Так смешно и нелепо — достигнуть вершины и не иметь воли к жизни; жить, потому что когда-то с нее взяли слово.
“С добрым утром, Найт-сити!” — голос Стэна бодр и весел. Говорит что-то про погоду, невеселую жизнь и про Хрустальный дворец. Что за дьявольское совпадение. Ви думает выключить радио. Потом решает оставить. Среди всех ведущих Найт-сити Стэн наименее раздражающий — шутит смешные шутки, полон оптимизма, но не фальшивого, как у Зигги Кью.
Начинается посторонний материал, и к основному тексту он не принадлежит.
Background: an optimization exercise with open tools, aiming at small area and a short achievable clock period. Do not read the settings as production practice. Function was checked by simulation only, so behaviour that the tests miss may differ from the original. Power is estimated from default activity; no workload was simulated.

==> flow/design.v, too long to show whole: its modules and the start of the top module <==
// module Unsigned_Array_Multiplier_32_Bit: 1973 lines
// module mul_add64: 263 lines
// module mul_booth_enc: 16 lines
// module mul_add3a: 200 lines
// module mul_pa_nnp: 3 lines
// module mul_pa_npp: 3 lines
// module mul_pa_ppn: 3 lines
// module mul_pn_nnn: 3 lines
// module mul_pn_nnp: 3 lines
// module mul_pn_ppn: 3 lines
// module mul_pn_ppp: 3 lines
// module mul_fa: 4 lines
// module mul_ha: 4 lines
// module Unsigned_Array_Multiplier_32_Bit_Top: 41 lines
module Unsigned_Array_Multiplier_32_Bit_Top (
    input         Clock_In,
    input         Enable_In,
    input  [31:0] Data_A_In,
    input  [31:0] Data_B_In,
    output [63:0] Multiplied_Result_Out
);
  // ...
==> flow/flow/run.sh <==
#!/bin/bash
# Own layout flow: the standard ORFS layout (standard.sh, with the standard
# synthesis unchanged) with two changes: the port buffers are buf_2 (instead of
# the default pick, a slow delay buffer), and after floorplanning the
# combinational cells that synthesis upsized are set back to drive 1
# (flow/downsize.tcl); placement's repair_design then fixes slew/capacitance.
# Timing repair aims at a setup slack margin of 7.5 ns (a 4.5 ns period).
# make's full output goes to make.log in the work folder; ORFS's per-step logs
# stay in orfs/logs/.
set -euo pipefail
export BUFFER_PORTS_ARGS="-buffer_cell sky130_fd_sc_hd__buf_2"
export SETUP_SLACK_MARGIN=7.5
export POST_FLOORPLAN_TCL="$PWD/flow/downsize.tcl"
bash standard.sh finish > make.log 2>&1
==> flow/flow/downsize.tcl <==
set db [ord::get_db]
set block [ord::get_db_block]
set n 0
foreach inst [$block getInsts] {
  set m [[$inst getMaster] getName]
  if {![regexp {^(sky130_fd_sc_hd__([a-z0-9]+))_([0-9]+)$} $m -> base fn size]} { continue }
  if {$size eq "1" || $size eq "0"} { continue }
  if {[regexp {^(df|dl|sdf|edf|buf|clk|inv|dly|conb|tap|fill|decap|ha$|fa$|probe|lpflow)} $fn]} { continue }
  set new [$db findMaster "${base}_1"]
  if {$new eq "NULL"} { continue }
  $inst swapMaster $new
  incr n
}
puts "downsize.tcl: set $n cells to drive 1"
==> flow/standard.sh <==
#!/bin/bash
# synth_recipe.tcl (not shown) runs the flow's synth.tcl, then flattens the netlist and writes it again
# the make line also repeats each setting of config.mk as NAME=value (left out here)
make -C /OpenROAD-flow-scripts/flow DESIGN_CONFIG=/design/flow/config.mk WORK_HOME=/design/flow/orfs CLKGATE_MAP_FILE= SYNTH_SCRIPT=/design/flow/synth_recipe.tcl "${@:-finish}"
==> flow/config.mk <==
export PLATFORM = sky130hd
export DESIGN_NAME = Unsigned_Array_Multiplier_32_Bit_Top
export DESIGN_NICKNAME = Unsigned_Array_Multiplier_32_Bit_Top
export VERILOG_FILES = /design/flow/design.v
export SDC_FILE = /design/flow/constraint.sdc
export NUM_CORES = 4
export LEC_CHECK = 0
export CAP_MARGIN = 20
export CORE_MARGIN = 2
export CORE_UTILIZATION = 60
export SLEW_MARGIN = 40
export SYNTH_HIERARCHICAL = 1
export SYNTH_MINIMUM_KEEP_SIZE = 0
export TNS_END_PERCENT = 10
==> flow/constraint.sdc <==
create_clock -name core_clock -period 12.0 [get_ports {Clock_In}]
set_input_delay 2.4000 -clock core_clock [delete_from_list [all_inputs] [get_ports {Clock_In}]]
set_output_delay 2.4000 -clock core_clock [all_outputs]
set_load 0.01 [all_outputs]
==> key figures, run 1 <==
STA
  • Final setup violation count: 0
  • Fin crit share: 38.3%
  • Worst slew pin tran: 0.818 ns
  • Slew margin rel.: 45.5%

Floorplanning
  • Die W: 235 microns
  • Die Footprint: 0.0550 sq mm
  • Core Area: 0.0526 sq mm
  • # Taps: 688
  • Initial Util: 60.7%

Finish
  • Most flops, register: Cut_Reg
  • Seq/total area: 17.9%
  • Clock network area share: 3.37%
  • Biggest regs: Cut_Reg x155, Triple_Reg x33, Data_A_Reg x32
  • Most frequent cells in the layout: xnor2_1 (416), a22o_1 (302), fa_1 (259), a221oi_1 (231), dfxtp_1 (209)

Setup path
  • CP endpoint kind: primary output
  • R2r setup slk: 7.42 ns
  • RR Startpoint: S3_Reg[5]
  • Delay-heaviest family, CP: simple AND/OR/NAND/NOR gates
  • CP max stage delay: 0.38 ns
  • WP data arrival: 2.20 ns

Pwr
  • Largest power group: combinational logic
  • P_seq: 1.63 mW
  • Comb pwr share: 74.2%
  • Switching share of power: 49.7%
  • Part of the power in registers: 16.0%
  • Power density over the cells: 327 mW/mm^2
  • Clock power frac: 9.8%

CTS
  • # hold bufs at CTS: 0
  • Clk root buf: clkbuf_16
  • Clk buf depth: 3
  • TritonCTS Buffers: 28
  • Worst-Skew Late Latency: 0.60 ns

Detailed routing
  • # DRC: 0
  • Post-route ant nets: 0
  • Drt total wl: 110,000 microns
  • DRT iter0 DRCs: 3,883

Yosys
  • YS warnings: 7

Status
  • Status: finished clean

GRT
  • Initial antenna violation count: 0
  • Total grt overflow: 0
  • Largest net degree at the start of global routing: 52
==> run 2, diff against run 1 <==
--- a/flow/config.mk
+++ b/flow/config.mk
@@ -7,7 +7,7 @@
 export LEC_CHECK = 0
 export CAP_MARGIN = 20
 export CORE_MARGIN = 2
-export CORE_UTILIZATION = 60
+export CORE_UTILIZATION = 55
 export SLEW_MARGIN = 40
 export SYNTH_HIERARCHICAL = 1
 export SYNTH_MINIMUM_KEEP_SIZE = 0
==> key figures, run 2 <==
Yosys
  • Post-Syn Area: 0.0319 sq mm (unchanged)
  • Mapped Cells: 2,997 (unchanged)
  • YS warnings: 7 (unchanged)
  • Mean Syn Cell Area: 10.6 sq um (unchanged)

Place
  • IO Port Bufs: 129 (unchanged)
  • Dpl cell area: 0.0285 sq mm (was 0.0284 sq mm)
  • Placed insts: 3,485 (was 3,405)
  • Final GP Congestion: 0.983 (was 0.978)
  • HPWL after DPL: 72,000 microns (was 71,000 microns)

GRT
  • Vias in the first global route: 24,846 (was 24,448)
  • First-pass GRT wire length: 159,000 microns (was 161,000 microns)
  • Total grt overflow: 0 (unchanged)
  • Initial antenna violation count: 1 (was 0)
  • Largest net degree at the start of global routing: 52 (unchanged)
  • Tot GR Track Use: 35.1% (was 39.4%)

STA
  • Max Transition Viols Final: 0 (unchanged)
  • Fin. Hold Viols: 0 (unchanged)
  • Slew margin rel.: 44.6% (was 45.5%)
  • Worst slew pin tran: 0.830 ns (was 0.818 ns)
  • Setup TNS: 0 ns (unchanged)
  • Fin crit period: 4.64 ns (was 4.60 ns)
  • Worst Skew: 0.0147 ns (was 0.0196 ns)
  • Fmax: 216 MHz (was 217 MHz)
  • Final setup violation count: 0 (unchanged)
  • RSZ-0062 raised after global routing: yes (unchanged)
  • Worst hold margin: 0.834 ns (was 0.825 ns)
  • Fin crit share: 38.7% (was 38.3%)

Pwr
  • Power density over the cells: 332 mW/mm^2 (was 327 mW/mm^2)
  • Psw: 5.20 mW (was 5.07 mW)
  • Pint: 5.19 mW (was 5.12 mW)
  • Leakage: 11.7 nW (about the same)
  • Part of the power in registers: 15.4% (was 16.0%)
  • Switching share of power: 50.1% (was 49.7%)
  • Clock power frac: 9.3% (was 9.8%)
  • Comb pwr share: 75.2% (was 74.2%)
  • Pwr Total: 10.4 mW (was 10.2 mW)
  • Worst vdd ir: 0.278 mV (was 0.252 mV)

CTS
  • CTS tree: done (unchanged)
  • Clk root buf: clkbuf_16 (unchanged)
  • Clock sink count: 274 (unchanged)
  • Clk buf depth: 3 (unchanged)
  • Worst-Skew Late Latency: 0.61 ns (was 0.60 ns)
  • H-tree depth: 1 (unchanged)
  • CTS clk-pin slew, worst paths: 0.06 ns (was 0.07 ns)
  • TritonCTS Buffers: 29 (was 28)
  • # hold bufs at CTS: 0 (unchanged)

Setup path
  • Worst Reg-to-Reg Cells: 12 (unchanged)
  • RR Startpoint: S3_Reg[9] (was S3_Reg[5])
  • CP endpoint kind: primary output (unchanged)
  • Crit start category: flip-flop (unchanged)
  • WP data arrival: 2.24 ns (was 2.20 ns)
  • WP data required: 9.60 ns (about the same)
  • CP Max Fanout: 3 (unchanged)
  • Crit path from: Cut_Reg[55] (unchanged)
  • Crit path kind: flip-flop to primary output (unchanged)

Finish
  • Multi-input gate area: 0.0219 sq mm (was 0.0216 sq mm)
  • Area growth from synthesis to layout: -1.85% (was -2.34%)
  • Biggest regs: Cut_Reg x155, Triple_Reg x33, Data_A_Reg x32 (unchanged)
  • Most frequent cells in the layout: xnor2_1 (412), a22o_1 (302), fa_1 (249), a221oi_1 (225), dfxtp_1 (218) (was xnor2_1 (416), a22o_1 (302), fa_1 (259), a221oi_1 (231), dfxtp_1 (209))
  • Nets: 3,267 (was 3,272)
  • Commonest non-fill, non-tap cell in the layout: xnor2_1 (unchanged)
  • Most flops, register: Cut_Reg (unchanged)
  • Largest register FFs: 155 (unchanged)
  • Register area: 0.00557 sq mm (was 0.00559 sq mm)
  • Fill count: 5,172 (was 4,538)
  • Final std cells w/o fill: 3,558 (was 3,483)
  • Finished Cell Area: 0.0313 sq mm (was 0.0312 sq mm)
  • Layout cells sized above 1: 20.6% (was 19.8%)

Worst hold path
  • Worst Hold Launch: Neg_Reg[0] (unchanged)
  • Hold Path Cell Cnt: 2 (unchanged)
  • Hold crit path type: flip-flop to flip-flop (unchanged)

Floorplanning
  • Die W: 245 microns (was 235 microns)
  • Die Footprint: 0.0599 sq mm (was 0.0550 sq mm)
  • Initial Util: 55.5% (was 60.7%)
  • Core Area: 0.0575 sq mm (was 0.0526 sq mm)
  • Num ports: 130 (unchanged)
  • Die height: 245 microns (was 235 microns)
  • Row count: 88 (was 84)

Status
  • Status: finished clean (unchanged)

Detailed routing
  • Post-route ant nets: 0 (unchanged)
  • # DRC: 0 (unchanged)
  • DR vias: 24,742 (was 24,837)
  • DRT iter0 DRCs: 3,350 (was 3,883)
  • Drt total wl: 108,000 microns (was 110,000 microns)
  • Via-per-instance ratio: 6.95 (was 7.13)
  • Avg WL per Cell: 30.2 microns (was 31.7 microns)
  • DR pass1 iterations: 6 (was 9)

Run
  • Max Cap Violations: 0 (unchanged)
run 2: layer usage:
layer,track usage [%],part of all wire [%]
met3,11.5,13
met1,45.2,38
met4,13.5,4.6
met5,0,0.012
met2,54.7,44
run 2: stage by stage:
| step | utilization (%) | setup WS (ns) |
|---|---|---|
| after floorplan | - | 7.54 |
| after global placement | 49.6 | 7.20 |
| after detailed placement | 49.6 | 7.16 |
| after CTS | 52.6 | 7.35 |
| after global routing | 54.5 | 7.31 |
| final | 54.5 | 7.36 |
run 2: final timing paths:
path                                to  slack, ns
max          Multiplied_Result_Out[41]       7.36
min                         Cut_Reg[3]       0.83
max reg2reg               Cut_Reg[124]       7.47
min reg2reg                 Cut_Reg[3]       0.83
run 2: what timing repair did:
action                                  4_1_cts  5_1_grt
endpoints found under the setup margin       74       77
pin swaps                                    20       40
buffers inserted                             15        3
gates resized for setup                     148      237
run 2: worst max-delay path, cell delays in order (launching register included):
cell and delay (ns):
dfxtp_1 0.40, nand2_1 0.14, nor2_1 0.26, nand2_1 0.13
o21ai_2 0.28, a21oi_1 0.13, xnor2_1 0.14, buf_2 0.14
run 2: power by group through the flow:
stage | registers, mW | logic [mW] | clock network [mW]
after floorplan | 1.47 | 7.48 | 0
after global placement | 1.57 | 6.85 | 0
after detailed placement | 1.57 | 6.91 | 0
after CTS | 1.57 | 7.18 | 0.977
after global routing | 1.61 | 8.57 | 1.01
final | 1.60 | 7.81 | 0.971
run 2: cell type report:
class	count	share of cell area (%)
diodes	1	0.00799
clock buffers	42	2.76
clock inverters	12	0.543
inverters	51	0.611
multi-input cells	2178	69.8
flip-flops and latches	274	17.8
well taps	765	3.06
repair buffers	235	5.41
Дочку воспитывает.
Когда-то больше всех ей нравился Максимум Майк с “Морро-рок”. Но "Морро-рок" она больше не слушает.
Идет в душ. Роскошный пентхаус не скупится на приличную ванную. Плитка, позолота, хром, настоящие керамические вазы. Огромный душ, в котором и на двоих места слишком много, не чета душу в тех дешевых апартаментах мегабашни.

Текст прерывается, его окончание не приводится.